También figuran aquí relatos como “El corazón delator”, “El tonel de amontillado” (una de las piezas preferidas por Stevenson y auténtico paradigma del denominado “tono Poe”), “El demonio de la perversidad” o “El entierro prematuro”, cuentos de constante violencia y desquiciamiento donde se habla de seres heridos por la neurosis en algún lugar del cerebro. “Un descenso al Maelström” es una pieza inspirada en algunos momentos de su adolescencia y emparentado con “Gordon Pym”; el rodar del remolino que todo lo arrastra y los minuciosos datos científicos de la pieza están tomados de la “Enciclopedia Británica”. Hay otras piezas de una recrofilia casi insoportable, puras pesadillas, transmigración de almas, estados de locura, e incluso atmósferas incestuosas como la de “La caída de la casa Usher”, para muchos –entre ellos para Roger Corman- el mejor cuento de Poe, aunque él prefería “Ligeia”, que era un paso más allá, hacia lo siniestro y la resurrección, de “Morella”. Con “Berenice” intentó sugerir la vida idílica y a la par miserable que llevó con su “tercera madre” Mrs Clemm y con la hija de ésta y esposa de Edgar, Virginia Clemm, con la cual se casó cuando ella tenía trece años y él 25. Los cuentos de “las mujeres” (“Ligeia”, “Eleonora”, “Morella” y “Berenice”) figuran entre los más amados por él, pero “La caída de la Casa Usher” es una pieza redonda, magnífica, rebosante de atmósferas enfermizas, de dolencia moral, de decrepitud y de muerte, de una muerte que parece más viva y rugiente que la propia vida.

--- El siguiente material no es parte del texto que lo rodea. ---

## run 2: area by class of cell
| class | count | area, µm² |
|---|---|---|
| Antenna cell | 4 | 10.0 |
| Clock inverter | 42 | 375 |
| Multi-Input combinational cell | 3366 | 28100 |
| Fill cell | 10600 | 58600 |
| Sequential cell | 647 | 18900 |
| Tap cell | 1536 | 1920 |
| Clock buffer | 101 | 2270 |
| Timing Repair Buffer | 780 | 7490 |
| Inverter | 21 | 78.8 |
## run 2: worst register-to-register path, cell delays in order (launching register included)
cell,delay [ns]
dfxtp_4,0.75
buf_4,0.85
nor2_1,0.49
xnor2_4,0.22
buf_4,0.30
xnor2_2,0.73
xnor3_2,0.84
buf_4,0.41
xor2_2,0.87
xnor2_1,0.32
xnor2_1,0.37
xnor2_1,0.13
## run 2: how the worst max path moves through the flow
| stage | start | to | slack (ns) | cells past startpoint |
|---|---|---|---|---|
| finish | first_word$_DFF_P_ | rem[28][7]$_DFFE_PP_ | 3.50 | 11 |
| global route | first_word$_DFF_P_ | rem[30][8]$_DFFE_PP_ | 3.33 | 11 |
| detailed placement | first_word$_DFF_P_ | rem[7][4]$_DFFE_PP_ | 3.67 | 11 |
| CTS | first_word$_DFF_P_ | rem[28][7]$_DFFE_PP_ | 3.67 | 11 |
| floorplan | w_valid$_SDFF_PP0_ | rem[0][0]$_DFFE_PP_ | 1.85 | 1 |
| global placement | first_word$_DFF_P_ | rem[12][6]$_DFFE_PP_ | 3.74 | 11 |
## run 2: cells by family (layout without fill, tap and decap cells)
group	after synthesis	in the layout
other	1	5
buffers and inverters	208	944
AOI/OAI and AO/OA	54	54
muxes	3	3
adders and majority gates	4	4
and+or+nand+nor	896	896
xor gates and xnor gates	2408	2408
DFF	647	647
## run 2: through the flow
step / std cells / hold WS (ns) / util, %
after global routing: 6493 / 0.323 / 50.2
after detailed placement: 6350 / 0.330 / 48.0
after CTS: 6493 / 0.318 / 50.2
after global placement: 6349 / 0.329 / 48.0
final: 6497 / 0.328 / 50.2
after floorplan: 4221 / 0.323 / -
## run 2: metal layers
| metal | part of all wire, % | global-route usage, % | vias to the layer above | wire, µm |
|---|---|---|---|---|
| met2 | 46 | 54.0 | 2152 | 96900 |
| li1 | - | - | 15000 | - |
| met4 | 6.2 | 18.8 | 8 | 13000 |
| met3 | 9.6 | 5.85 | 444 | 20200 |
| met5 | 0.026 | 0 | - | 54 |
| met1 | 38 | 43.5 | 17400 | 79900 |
This is an optimization exercise on Yosys and OpenROAD, whose aim is small area, a short achievable clock period and few clock cycles, not a production implementation. Only simulation tests tie the RTL to the original design; equivalence was not proved.

== run A ==
Design kz_imgdigest, start of the top module:
module kz_imgdigest (
    input  wire         clk,
    input  wire         rst,         
    input  wire         in_valid,
    output wire         in_ready,
    input  wire [35:0]  in_w0,       
    input  wire [35:0]  in_w1,       
    input  wire         in_last,     
    output reg          out_valid,   
    output wire [255:0] digest       
);
    function [31:0] rotr(input [31:0] x, input integer n);
        rotr = (x >> n) | (x << (32 - n));
    endfunction
    function [31:0] bsig0(input [31:0] x);
        bsig0 = rotr(x, 2) ^ rotr(x, 13) ^ rotr(x, 22);
    endfunction
    function [31:0] bsig1(input [31:0] x);
        bsig1 = rotr(x, 6) ^ rotr(x, 11) ^ rotr(x, 25);
    endfunction
    function [31:0] ssig0(input [31:0] x);
        ssig0 = rotr(x, 7) ^ rotr(x, 18) ^ (x >> 3);
    endfunction
    function [31:0] ssig1(input [31:0] x);
        ssig1 = rotr(x, 17) ^ rotr(x, 19) ^ (x >> 10);
    endfunction
    function [63:0] csa(input [31:0] x, input [31:0] y, input [31:0] z);
        csa = {((x & y) | (x & z) | (y & z)) << 1, x ^ y ^ z};
    endfunction
    wire [5:0]  kidx;
    reg  [31:0] kt;
    always @* begin
        case (kidx)
            6'd0:  kt = 32'h428a2f98; 6'd1:  kt = 32'h71374491;
            6'd2:  kt = 32'hb5c0fbcf; 6'd3:  kt = 32'he9b5dba5;
            6'd4:  kt = 32'h3956c25b; 6'd5:  kt = 32'h59f111f1;
            6'd6:  kt = 32'h923f82a4; 6'd7:  kt = 32'hab1c5ed5;
            6'd8:  kt = 32'hd807aa98; 6'd9:  kt = 32'h12835b01;
  ...
For scale: ~330 I/O pins, about 69000 um2 of cells after synthesis.
clock: 10.0 ns
lec_check: 0
cap_margin: 20
core_margin: 2
core_utilization: 50
cts_buf_list: sky130_fd_sc_hd__clkbuf_16
cts_cluster_diameter: 70
cts_cluster_size: 20
slew_margin: 20
synth_hierarchical: 1
standard.sh (not shown) runs the stock make flow with config.mk's settings and CLKGATE_MAP_FILE= SYNTH_SCRIPT=/design/flow/synth_recipe.tcl, a recipe that flattens the netlist after the stock synthesis.
==> flow/flow/run.sh <==
#!/bin/bash
set -uo pipefail
bash standard.sh \
  "BUFFER_PORTS_ARGS=-buffer_cell sky130_fd_sc_hd__buf_2" \
  "CTS_ARGS=-sink_clustering_enable -repair_clock_nets -dont_use_dummy_load -sink_clustering_size 20 -sink_clustering_max_diameter 70 -buf_list sky130_fd_sc_hd__clkbuf_16" \
  SETUP_SLACK_MARGIN=5.8 \
  finish > standard_make.log 2>&1
The flow did not stop early for run A: all stages ran, and the layout cleared the timing, DRC and antenna checks.
Testbench counts of run A, summed over its fixed seeds: cycles 98,488.
This design comes from an exercise in tuning for small area on the open sky130 flow, not from production work. Only simulation tests tie the RTL to the original design; equivalence was not proved.

$ cat flow/design.v
module aes_sbox (
    input  wire [7:0] a,
    output wire [7:0] y
);
    wire U0 = a[7], U1 = a[6], U2 = a[5], U3 = a[4];
    wire U4 = a[3], U5 = a[2], U6 = a[1], U7 = a[0];
    wire S0, S1, S2, S3, S4, S5, S6, S7;
    wire L0, L1, L2, L3, L4, L5, L6, L7, L8, L9, L10, L11, L12, L13, L14, L15, L16, L17, L18, L19, L20, L21, L22, L23, L24, L25, L26, L27, L28, L29, M1, M2, M3, M4, M5, M6, M7, M8, M9, M10, M11, M12, M13, M14, M15, M16, M17, M18, M19, M20, M21, M22, M23, M24, M25, M26, M27, M28, M29, M30, M31, M32, M33, M34, M35, M36, M37, M38, M39, M40, M41, M42, M43, M44, M45, M46, M47, M48, M49, M50, M51, M52, M53, M54, M55, M56, M57, M58, M59, M60, M61, M62, M63, T1, T2, T3, T4, T5, T6, T7, T8, T9, T10, T11, T12, T13, T14, T15, T16, T17, T18, T19, T20, T21, T22, T23, T24, T25, T26, T27;
    assign T1 = U0 ^ U3;
    assign T2 = U0 ^ U5;
    assign T3 = U0 ^ U6;
    assign T4 = U3 ^ U5;
    assign T5 = U4 ^ U6;
    assign T6 = T1 ^ T5;
    assign T7 = U1 ^ U2;
    assign T8 = U7 ^ T6;
    assign T9 = U7 ^ T7;
    assign T10 = T6 ^ T7;
    assign T11 = U1 ^ U5;
    assign T12 = U2 ^ U5;
    assign T13 = T3 ^ T4;
    assign T14 = T6 ^ T11;
    assign T15 = T5 ^ T11;
    assign T16 = T5 ^ T12;
    assign T17 = T9 ^ T16;
    assign T18 = U3 ^ U7;
    assign T19 = T7 ^ T18;
    assign T20 = T1 ^ T19;
    assign T21 = U6 ^ U7;
    assign T22 = T7 ^ T21;
    assign T23 = T2 ^ T22;
    assign T24 = T2 ^ T10;
    assign T25 = T20 ^ T17;
    assign T26 = T3 ^ T16;
    assign T27 = T1 ^ T12;
    assign M1 = T13 & T6;
    assign M2 = T23 & T8;
    assign M3 = T14 ^ M1;
    assign M4 = T19 & U7;
    assign M5 = M4 ^ M1;
    assign M6 = T3 & T16;
    assign M7 = T22 & T9;
    assign M8 = T26 ^ M6;
    assign M9 = T20 & T17;
    assign M10 = M9 ^ M6;
    assign M11 = T1 & T15;
    assign M12 = T4 & T27;
    assign M13 = M12 ^ M11;
    assign M14 = T2 & T10;
    assign M15 = M14 ^ M11;
    assign M16 = M3 ^ M2;
    assign M17 = M5 ^ T24;
    assign M18 = M8 ^ M7;
    assign M19 = M10 ^ M15;
    assign M20 = M16 ^ M13;
    assign M21 = M17 ^ M15;
    assign M22 = M18 ^ M13;
    assign M23 = M19 ^ T25;
    assign M24 = M22 ^ M23;
    assign M25 = M22 & M20;
    assign M26 = M21 ^ M25;
    assign M27 = M20 ^ M21;
    assign M28 = M23 ^ M25;
    assign M29 = M28 & M27;
    assign M30 = M26 & M24;
    assign M31 = M20 & M23;
    assign M32 = M27 & M31;
    assign M33 = M27 ^ M25;
    assign M34 = M21 & M22;
    assign M35 = M24 & M34;
    assign M36 = M24 ^ M25;
    assign M37 = M21 ^ M29;
    assign M38 = M32 ^ M33;
    assign M39 = M23 ^ M30;
    assign M40 = M35 ^ M36;
    assign M41 = M38 ^ M40;
    assign M42 = M37 ^ M39;
    assign M43 = M37 ^ M38;
    assign M44 = M39 ^ M40;
    assign M45 = M42 ^ M41;
    assign M46 = M44 & T6;
    assign M47 = M40 & T8;
    assign M48 = M39 & U7;
    assign M49 = M43 & T16;
    assign M50 = M38 & T9;
    assign M51 = M37 & T17;
    assign M52 = M42 & T15;
    assign M53 = M45 & T27;
    assign M54 = M41 & T10;
    assign M55 = M44 & T13;
    assign M56 = M40 & T23;
    assign M57 = M39 & T19;
    assign M58 = M43 & T3;
    assign M59 = M38 & T22;
    assign M60 = M37 & T20;
    assign M61 = M42 & T1;
    assign M62 = M45 & T4;
    assign M63 = M41 & T2;
    assign L0 = M61 ^ M62;
    assign L1 = M50 ^ M56;
    assign L2 = M46 ^ M48;
    assign L3 = M47 ^ M55;
    assign L4 = M54 ^ M58;
    assign L5 = M49 ^ M61;
    assign L6 = M62 ^ L5;
    assign L7 = M46 ^ L3;
    assign L8 = M51 ^ M59;
    assign L9 = M52 ^ M53;
    assign L10 = M53 ^ L4;
    assign L11 = M60 ^ L2;
    assign L12 = M48 ^ M51;
    assign L13 = M50 ^ L0;
    assign L14 = M52 ^ M61;
    assign L15 = M55 ^ L1;
    assign L16 = M56 ^ L0;
    assign L17 = M57 ^ L1;
    assign L18 = M58 ^ L8;
    assign L19 = M63 ^ L4;
    assign L20 = L0 ^ L1;
    assign L21 = L1 ^ L7;
    assign L22 = L3 ^ L12;
    assign L23 = L18 ^ L2;
    assign L24 = L15 ^ L9;
    assign L25 = L6 ^ L10;
    assign L26 = L7 ^ L9;
    assign L27 = L8 ^ L10;
    assign L28 = L11 ^ L14;
    assign L29 = L11 ^ L17;
    assign S0 = L6 ^ L24;
    assign S1 = ~(L16 ^ L26);
    assign S2 = ~(L19 ^ L28);
    assign S3 = L6 ^ L21;
    assign S4 = L20 ^ L22;
    assign S5 = L25 ^ L29;
    assign S6 = ~(L13 ^ L27);
    assign S7 = ~(L6 ^ L23);
    assign y = {S0, S1, S2, S3, S4, S5, S6, S7};
endmodule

Y de personajes enigmáticos, escurridizos, que se mueven en un estadio de locura, patetismo y ocultación.
Siempre se ha dicho que Edgar Allan Poe fue uno de los inventores del género de detectives con la creación del personaje lógico y deductivo August Dupin, que protagoniza “Los crímenes de la rue Morgue”, “El misterio de Marie Roget” (que es la continuación del anterior) y “La carta robada”, y de esa atmósfera es, sobre todo en su segunda parte, “El escarabajo de oro”. Esta primorosa edición bien merece la relectura de Edgar Allan Poe, uno de los más grandes cuentistas de todos los tiempos.